Electric guitars, drums and amplifiers have been packed away.
The stars have moved on in their private jets to the next gig and
Al Gore, pontiff of The Holy Order of The Sky Is Falling, is
licking his chops over last weekend’s Live Earth Concerts, staged
in nine places around the world, including the football Giants’
stadium in New Jersey.
With typical understatement, the pontiff had predicted that 2.7
billion people would watch the events on television. In the United
States it turned out to be a normal television audience for a
summer weekend, about 2.7 million.
There was, however, no dearth of entertainment. There was
aboriginal dancing. Jane Goodall gave an imitation of a
chimpanzee’s cry and 100 or so musical acts did their stuff. At the
New Jersey event (billed by concert organizers as taking place in
New York) Jon Bon Jovi urged the crowd to “Let them know what New
Jersey is all about.”
That was a little off message for Pontiff Al. He appeared in
person in New Jersey and said, “Put all of this energy in your
heart and help us solve the climate crisis.” It is the “crisis” of
course that he has been flogging non-stop for months now, aided by
his agit-prop film An Inconvenient Truth.

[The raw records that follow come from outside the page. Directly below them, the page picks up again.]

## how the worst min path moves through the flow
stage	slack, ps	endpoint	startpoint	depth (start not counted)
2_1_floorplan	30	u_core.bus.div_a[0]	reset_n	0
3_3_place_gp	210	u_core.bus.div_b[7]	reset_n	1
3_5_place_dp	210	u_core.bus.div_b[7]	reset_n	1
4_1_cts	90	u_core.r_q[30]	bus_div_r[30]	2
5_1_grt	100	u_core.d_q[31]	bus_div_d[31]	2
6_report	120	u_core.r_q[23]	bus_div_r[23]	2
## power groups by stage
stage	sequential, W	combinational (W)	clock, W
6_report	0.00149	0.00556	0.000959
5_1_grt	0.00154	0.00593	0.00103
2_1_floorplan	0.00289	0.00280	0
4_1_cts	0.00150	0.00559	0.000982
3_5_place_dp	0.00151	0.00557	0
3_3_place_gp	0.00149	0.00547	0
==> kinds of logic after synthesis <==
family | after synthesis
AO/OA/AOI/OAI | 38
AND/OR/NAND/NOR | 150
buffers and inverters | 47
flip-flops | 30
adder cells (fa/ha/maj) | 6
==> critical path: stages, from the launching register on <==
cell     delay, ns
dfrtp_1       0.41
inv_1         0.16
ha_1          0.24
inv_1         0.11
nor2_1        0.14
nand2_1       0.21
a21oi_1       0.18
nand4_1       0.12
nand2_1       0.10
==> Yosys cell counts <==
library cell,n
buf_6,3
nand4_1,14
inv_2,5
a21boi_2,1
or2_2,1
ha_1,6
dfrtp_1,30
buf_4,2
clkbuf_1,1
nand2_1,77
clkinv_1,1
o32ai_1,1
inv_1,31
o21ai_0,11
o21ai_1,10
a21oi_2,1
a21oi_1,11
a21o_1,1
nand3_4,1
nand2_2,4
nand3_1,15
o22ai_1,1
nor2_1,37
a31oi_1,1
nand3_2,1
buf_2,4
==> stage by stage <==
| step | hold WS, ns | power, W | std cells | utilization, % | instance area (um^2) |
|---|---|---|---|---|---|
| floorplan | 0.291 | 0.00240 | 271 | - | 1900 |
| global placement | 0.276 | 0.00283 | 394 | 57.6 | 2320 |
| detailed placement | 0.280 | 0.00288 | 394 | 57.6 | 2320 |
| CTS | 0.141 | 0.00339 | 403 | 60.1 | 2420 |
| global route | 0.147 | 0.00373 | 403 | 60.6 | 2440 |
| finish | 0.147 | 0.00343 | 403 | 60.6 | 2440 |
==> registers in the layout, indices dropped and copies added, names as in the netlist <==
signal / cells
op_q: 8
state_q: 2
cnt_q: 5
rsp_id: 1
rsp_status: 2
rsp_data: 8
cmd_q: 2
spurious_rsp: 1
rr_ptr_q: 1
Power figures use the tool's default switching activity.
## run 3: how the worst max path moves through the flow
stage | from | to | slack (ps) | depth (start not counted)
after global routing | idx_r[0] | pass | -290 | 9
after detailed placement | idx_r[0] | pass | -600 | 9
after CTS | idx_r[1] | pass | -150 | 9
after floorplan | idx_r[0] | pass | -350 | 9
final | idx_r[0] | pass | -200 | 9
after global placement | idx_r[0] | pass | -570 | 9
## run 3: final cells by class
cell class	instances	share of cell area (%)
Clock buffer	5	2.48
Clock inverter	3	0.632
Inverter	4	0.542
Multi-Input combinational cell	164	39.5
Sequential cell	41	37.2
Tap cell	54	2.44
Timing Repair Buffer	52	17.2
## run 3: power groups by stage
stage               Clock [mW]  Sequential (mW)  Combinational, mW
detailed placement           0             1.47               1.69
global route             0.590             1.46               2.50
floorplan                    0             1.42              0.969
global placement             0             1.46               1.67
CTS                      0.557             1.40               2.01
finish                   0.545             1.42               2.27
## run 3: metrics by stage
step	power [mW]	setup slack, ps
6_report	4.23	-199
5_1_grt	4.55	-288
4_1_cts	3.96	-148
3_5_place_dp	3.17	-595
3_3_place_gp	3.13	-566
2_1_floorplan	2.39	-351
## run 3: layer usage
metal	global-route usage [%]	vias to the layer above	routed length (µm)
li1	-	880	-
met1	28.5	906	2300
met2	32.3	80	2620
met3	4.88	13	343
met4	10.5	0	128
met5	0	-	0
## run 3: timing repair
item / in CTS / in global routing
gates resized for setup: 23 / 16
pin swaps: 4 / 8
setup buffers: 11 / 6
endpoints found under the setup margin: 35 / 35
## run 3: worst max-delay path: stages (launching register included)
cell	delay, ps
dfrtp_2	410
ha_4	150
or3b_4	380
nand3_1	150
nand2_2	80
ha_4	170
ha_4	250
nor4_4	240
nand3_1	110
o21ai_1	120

While it is not true that the predictions of rising sea levels,
melting glaciers, dying polar bears and worldwide calamity are the
research product of noted meteorologist Henny Penny, Pontiff Al
does rely on some scientists whose grants grow as their computers
spew out ever scarier scenarios.
Steven Hayward, a scholar at the American Enterprise Institute
and the Pacific Research Institute, narrates a film produced by the
PRI, “An
Inconvenient Truth or a Convenient Fiction?” It is a 50-minute
dose of reality. He says, “Much of what…Gore says about climate
change is correct. The plant is warming. Human beings are playing a
substantial role in that warming.” There is a big “however,”

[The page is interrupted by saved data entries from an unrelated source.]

--- src/rtl/multicycle_ctrl_pkg.sv ---
// ============================================================================
// Module   : mctrl_pkg
// Brief    : State encoding, IR field constants and datapath select encodings
//            shared by the multicycle MIPS-subset control FSM.
// Revision : 1.0
// ============================================================================
`default_nettype none

package mctrl_pkg;

   typedef enum logic [3:0] {
      ST_FETCH  = 4'd0,
      ST_DECODE = 4'd1,
      ST_MEMADR = 4'd2,
      ST_MEMRD  = 4'd3,
      ST_MEMWB  = 4'd4,
      ST_MEMWR  = 4'd5,
      ST_EXEC   = 4'd6,
      ST_RWB    = 4'd7,
      ST_BRANCH = 4'd8,
      ST_ADDIEX = 4'd9,
      ST_ADDIWB = 4'd10,
      ST_JUMP   = 4'd11,
      ST_HALT   = 4'd12
   } state_e;

   localparam logic [5:0] c_op_rtype = 6'b000000;
   localparam logic [5:0] c_op_lw    = 6'b100011;
   localparam logic [5:0] c_op_sw    = 6'b101011;
   localparam logic [5:0] c_op_beq   = 6'b000100;
   localparam logic [5:0] c_op_bne   = 6'b000101;
   localparam logic [5:0] c_op_addi  = 6'b001000;
   localparam logic [5:0] c_op_j     = 6'b000010;

   localparam logic [5:0] c_fn_add = 6'b100000;
   localparam logic [5:0] c_fn_sub = 6'b100010;
   localparam logic [5:0] c_fn_and = 6'b100100;
   localparam logic [5:0] c_fn_or  = 6'b100101;
   localparam logic [5:0] c_fn_slt = 6'b101010;
   localparam logic [5:0] c_fn_nor = 6'b100111;

   localparam logic [3:0] c_alu_and = 4'b0000;
   localparam logic [3:0] c_alu_or  = 4'b0001;
   localparam logic [3:0] c_alu_add = 4'b0010;
   localparam logic [3:0] c_alu_sub = 4'b0110;
   localparam logic [3:0] c_alu_slt = 4'b0111;
   localparam logic [3:0] c_alu_nor = 4'b1100;

   localparam logic [1:0] c_pcsrc_alu    = 2'b00;
   localparam logic [1:0] c_pcsrc_aluout = 2'b01;
   localparam logic [1:0] c_pcsrc_jump   = 2'b10;

   localparam logic [1:0] c_srcb_b     = 2'b00;
   localparam logic [1:0] c_srcb_four  = 2'b01;
   localparam logic [1:0] c_srcb_imm   = 2'b10;
   localparam logic [1:0] c_srcb_immsh = 2'b11;

   typedef struct packed {
      logic       mem_req;
      logic       mem_we;
      logic       iord;
      logic       ir_we;
      logic       pc_we;
      logic [1:0] pc_src;
      logic       alu_src_a;
      logic [1:0] alu_src_b;
      logic [3:0] alu_ctl;
      logic       reg_we;
      logic       reg_dst;
      logic       mem_to_reg;
      logic       error;
   } ctrl_t;

   // States that own the memory port and therefore run the wait counter.
   function automatic logic is_mem_state(state_e s);
      return (s == ST_FETCH) || (s == ST_MEMRD) || (s == ST_MEMWR);
   endfunction

endpackage

`default_nettype wire

--- src/rtl/multicycle_ctrl_if.sv ---
// ============================================================================
// Module   : multicycle_ctrl_if
// Brief    : Control/datapath bundle between the multicycle FSM (master) and
//            the datapath plus memory port (slave).
// Revision : 1.0
// ============================================================================
`default_nettype none

interface multicycle_ctrl_if;
   import mctrl_pkg::*;

   logic [5:0] opcode;
   logic [5:0] funct;
   logic       zero;
   logic       mem_ready;

   logic       mem_req;
   logic       mem_we;
   logic       iord;
   logic       ir_we;
   logic       pc_we;
   logic [1:0] pc_src;
   logic       alu_src_a;
   logic [1:0] alu_src_b;
   logic [3:0] alu_ctl;
   logic       reg_we;
   logic       reg_dst;
   logic       mem_to_reg;
   logic       error;
   state_e     state;

   modport master (
      input  opcode, funct, zero, mem_ready,
      output mem_req, mem_we, iord, ir_we, pc_we, pc_src, alu_src_a,
             alu_src_b, alu_ctl, reg_we, reg_dst, mem_to_reg, error, state
   );

   modport slave (
      output opcode, funct, zero, mem_ready,
      input  mem_req, mem_we, iord, ir_we, pc_we, pc_src, alu_src_a,
             alu_src_b, alu_ctl, reg_we, reg_dst, mem_to_reg, error, state
   );

endinterface

`default_nettype wire

--- src/rtl/multicycle_ctrl_alu_decoder.sv ---
// ============================================================================
// Module   : alu_decoder
// Brief    : R-type funct field to ALU control code, with a valid flag for
//            unsupported funct values.
// Revision : 1.0
// ============================================================================
`default_nettype none

module alu_decoder
   import mctrl_pkg::*;
(
   input  logic [5:0] funct_i,
   output logic [3:0] alu_ctl_o,
   output logic       valid_o
);

   always_comb begin
      alu_ctl_o = c_alu_add;
      valid_o   = 1'b1;
      case (funct_i)
         c_fn_add: alu_ctl_o = c_alu_add;
         c_fn_sub: alu_ctl_o = c_alu_sub;
         c_fn_and: alu_ctl_o = c_alu_and;
         c_fn_or:  alu_ctl_o = c_alu_or;
         c_fn_slt: alu_ctl_o = c_alu_slt;
         c_fn_nor: alu_ctl_o = c_alu_nor;
         default:  valid_o   = 1'b0;
      endcase
   end

endmodule

`default_nettype wire

--- src/rtl/multicycle_ctrl.sv ---
// ============================================================================
// Module   : multicycle_ctrl
// Brief    : Moore control FSM for the multicycle MIPS-subset datapath with a
//            variable-latency memory handshake and wait timeout into HALT.
//            Define MCTRL_BNE_EN to accept BNE (opcode 000101).
// Revision : 1.0
// ============================================================================
`default_nettype none

module multicycle_ctrl
   import mctrl_pkg::*;
#(
   parameter int unsigned TIMEOUT_CYCLES = 15
) (
   input  logic              clk,
   input  logic              rst,
   multicycle_ctrl_if.master bus
);

   localparam int unsigned CNT_W = $clog2(TIMEOUT_CYCLES + 1);

   state_e           state_q, state_d;
   logic [CNT_W-1:0] cnt_q, cnt_d;

   logic [3:0] fn_alu;
   logic       fn_valid;
   logic       in_mem;
   logic       waiting;
   logic       timeout;
   logic       bne_op;
   logic       br_take;
   ctrl_t      ctl;

   alu_decoder u_alu_decoder (
      .funct_i   (bus.funct),
      .alu_ctl_o (fn_alu),
      .valid_o   (fn_valid)
   );

   assign in_mem  = is_mem_state(state_q);
   assign waiting = in_mem && !bus.mem_ready;
   // The wait that would bring the count to TIMEOUT_CYCLES is the last one.
   assign timeout = waiting && (cnt_q == CNT_W'(TIMEOUT_CYCLES - 1));

`ifdef MCTRL_BNE_EN
   assign bne_op = (bus.opcode == c_op_bne);
`else
   assign bne_op = 1'b0;
`endif

   assign br_take = bne_op ? !bus.zero : bus.zero;

   always_comb begin
      state_d = state_q;
      cnt_d   = waiting ? cnt_q + 1'b1 : '0;
      case (state_q)
         ST_FETCH:  if (bus.mem_ready) state_d = ST_DECODE;
         ST_DECODE: begin
            case (bus.opcode)
               c_op_lw, c_op_sw: state_d = ST_MEMADR;
               c_op_rtype:       state_d = ST_EXEC;
               c_op_beq:         state_d = ST_BRANCH;
               c_op_addi:        state_d = ST_ADDIEX;
               c_op_j:           state_d = ST_JUMP;
               default:          state_d = bne_op ? ST_BRANCH : ST_HALT;
            endcase
         end
         ST_MEMADR: state_d = (bus.opcode == c_op_sw) ? ST_MEMWR : ST_MEMRD;
         ST_MEMRD:  if (bus.mem_ready) state_d = ST_MEMWB;
         ST_MEMWB:  state_d = ST_FETCH;
         ST_MEMWR:  if (bus.mem_ready) state_d = ST_FETCH;
         ST_EXEC:   state_d = fn_valid ? ST_RWB : ST_HALT;
         ST_RWB:    state_d = ST_FETCH;
         ST_BRANCH: state_d = ST_FETCH;
         ST_ADDIEX: state_d = ST_ADDIWB;
         ST_ADDIWB: state_d = ST_FETCH;
         ST_JUMP:   state_d = ST_FETCH;
         ST_HALT:   state_d = ST_HALT;
         default:   state_d = ST_HALT;
      endcase
      if (timeout) state_d = ST_HALT;
   end

   always_ff @(posedge clk) begin
      if (rst) begin
         state_q <= ST_FETCH;
         cnt_q   <= '0;
      end else begin
         state_q <= state_d;
         cnt_q   <= cnt_d;
      end
   end

   // Outputs follow the registered state; reset overrides everything to idle.
   always_comb begin
      ctl         = '0;
      ctl.alu_ctl = c_alu_add;
      if (!rst) begin
         case (state_q)
            ST_FETCH: begin
               ctl.mem_req   = 1'b1;
               ctl.alu_src_b = c_srcb_four;
               ctl.ir_we     = bus.mem_ready;
               ctl.pc_we     = bus.mem_ready;
            end
            ST_DECODE: ctl.alu_src_b = c_srcb_immsh;
            ST_MEMADR, ST_ADDIEX: begin
               ctl.alu_src_a = 1'b1;
               ctl.alu_src_b = c_srcb_imm;
            end
            ST_MEMRD: begin
               ctl.mem_req = 1'b1;
               ctl.iord    = 1'b1;
            end
            ST_MEMWB: begin
               ctl.reg_we     = 1'b1;
               ctl.mem_to_reg = 1'b1;
            end
            ST_MEMWR: begin
               ctl.mem_req = 1'b1;
               ctl.mem_we  = 1'b1;
               ctl.iord    = 1'b1;
            end
            ST_EXEC: begin
               ctl.alu_src_a = 1'b1;
               ctl.alu_src_b = c_srcb_b;
               ctl.alu_ctl   = fn_alu;
            end
            ST_RWB: begin
               ctl.reg_we  = 1'b1;
               ctl.reg_dst = 1'b1;
            end
            ST_BRANCH: begin
               ctl.alu_src_a = 1'b1;
               ctl.alu_ctl   = c_alu_sub;
               ctl.pc_src    = c_pcsrc_aluout;
               ctl.pc_we     = br_take;
            end
            ST_ADDIWB: ctl.reg_we = 1'b1;
            ST_JUMP: begin
               ctl.pc_src = c_pcsrc_jump;
               ctl.pc_we  = 1'b1;
            end
            ST_HALT: ctl.error = 1'b1;
            default: ;
         endcase
      end
   end

   assign bus.mem_req    = ctl.mem_req;
   assign bus.mem_we     = ctl.mem_we;
   assign bus.iord       = ctl.iord;
   assign bus.ir_we      = ctl.ir_we;
   assign bus.pc_we      = ctl.pc_we;
   assign bus.pc_src     = ctl.pc_src;
   assign bus.alu_src_a  = ctl.alu_src_a;
   assign bus.alu_src_b  = ctl.alu_src_b;
   assign bus.alu_ctl    = ctl.alu_ctl;
   assign bus.reg_we     = ctl.reg_we;
   assign bus.reg_dst    = ctl.reg_dst;
   assign bus.mem_to_reg = ctl.mem_to_reg;
   assign bus.error      = ctl.error;
   assign bus.state      = state_q;

endmodule

`default_nettype wire

--- src/flat_wrapper.sv ---
// flat-port wrapper written by rule: the top's interface ports become plain ports
module multicycle_ctrl_flat import mctrl_pkg::*;
#(
   parameter int unsigned TIMEOUT_CYCLES = 15
)
  (clk, rst, bus_opcode, bus_funct, bus_zero, bus_mem_ready, bus_mem_req, bus_mem_we, bus_iord, bus_ir_we, bus_pc_we, bus_pc_src, bus_alu_src_a, bus_alu_src_b, bus_alu_ctl, bus_reg_we, bus_reg_dst, bus_mem_to_reg, bus_error, bus_state);
  multicycle_ctrl_if bus_i ();
  input  logic clk;
  input  logic rst;
  input wire logic [$bits(bus_i.opcode)-1:0] bus_opcode;
  input wire logic [$bits(bus_i.funct)-1:0] bus_funct;
  input wire logic [$bits(bus_i.zero)-1:0] bus_zero;
  input wire logic [$bits(bus_i.mem_ready)-1:0] bus_mem_ready;
  output wire logic [$bits(bus_i.mem_req)-1:0] bus_mem_req;
  output wire logic [$bits(bus_i.mem_we)-1:0] bus_mem_we;
  output wire logic [$bits(bus_i.iord)-1:0] bus_iord;
  output wire logic [$bits(bus_i.ir_we)-1:0] bus_ir_we;
  output wire logic [$bits(bus_i.pc_we)-1:0] bus_pc_we;
  output wire logic [$bits(bus_i.pc_src)-1:0] bus_pc_src;
  output wire logic [$bits(bus_i.alu_src_a)-1:0] bus_alu_src_a;
  output wire logic [$bits(bus_i.alu_src_b)-1:0] bus_alu_src_b;
  output wire logic [$bits(bus_i.alu_ctl)-1:0] bus_alu_ctl;
  output wire logic [$bits(bus_i.reg_we)-1:0] bus_reg_we;
  output wire logic [$bits(bus_i.reg_dst)-1:0] bus_reg_dst;
  output wire logic [$bits(bus_i.mem_to_reg)-1:0] bus_mem_to_reg;
  output wire logic [$bits(bus_i.error)-1:0] bus_error;
  output wire logic [$bits(bus_i.state)-1:0] bus_state;
  assign bus_i.opcode = bus_opcode;
  assign bus_i.funct = bus_funct;
  assign bus_i.zero = bus_zero;
  assign bus_i.mem_ready = bus_mem_ready;
  assign bus_mem_req = bus_i.mem_req;
  assign bus_mem_we = bus_i.mem_we;
  assign bus_iord = bus_i.iord;
  assign bus_ir_we = bus_i.ir_we;
  assign bus_pc_we = bus_i.pc_we;
  assign bus_pc_src = bus_i.pc_src;
  assign bus_alu_src_a = bus_i.alu_src_a;
  assign bus_alu_src_b = bus_i.alu_src_b;
  assign bus_alu_ctl = bus_i.alu_ctl;
  assign bus_reg_we = bus_i.reg_we;
  assign bus_reg_dst = bus_i.reg_dst;
  assign bus_mem_to_reg = bus_i.mem_to_reg;
  assign bus_error = bus_i.error;
  assign bus_state = bus_i.state;
  multicycle_ctrl #(.TIMEOUT_CYCLES(TIMEOUT_CYCLES)) u_core (.clk(clk), .rst(rst), .bus(bus_i));
endmodule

however: “The problem with…Gore and other global warming
extremists is that they distort science, grossly exaggerate the
risks, argue that anyone who disagrees with them is corrupt, and
suggest that solutions are easy and cheap.” (NOTE: Live Earth
concertgoers were asked to pledge that they would exchange
incandescent light bulbs for fluorescent ones. Phew, an easy
sacrifice. Besides, it will make Chinese light bulb manufacturers
richer than ever.)
Dr. Hayward draws attention to facts Pontiff Gore leaves out of
his film. For example, Gore dwells on melting ice sheets in
Greenland and Antarctica. While ice is melting in some places
there, in others it is growing. Gore also claims that ice on Mount
Kilimanjaro in Africa is melting so fast it will be gone in a few
decades. Hayward says the melting is the result not of global
warming, but of poor land use and deforestation.
Hayward says we can deal with environmental problems without
upending the economies of the world. He points to the Los Angeles
Basin where the population has doubled over the last three to four
decades, but air pollution is down by 75 percent.
The EPA reports that, next to 2004, U.S. ozone levels last year
were the second lowest since the 1970s.
Gore and his allies have made much of the role of carbon dioxide
and other “greenhouse” gases in making the climate warmer. Yet, in
the U.S. the rate of growth of CO2 emissions is falling to a level
that is half what it was in the '90s. Methane, a much more potent
“greenhouse” gas than CO2, is declining in real terms.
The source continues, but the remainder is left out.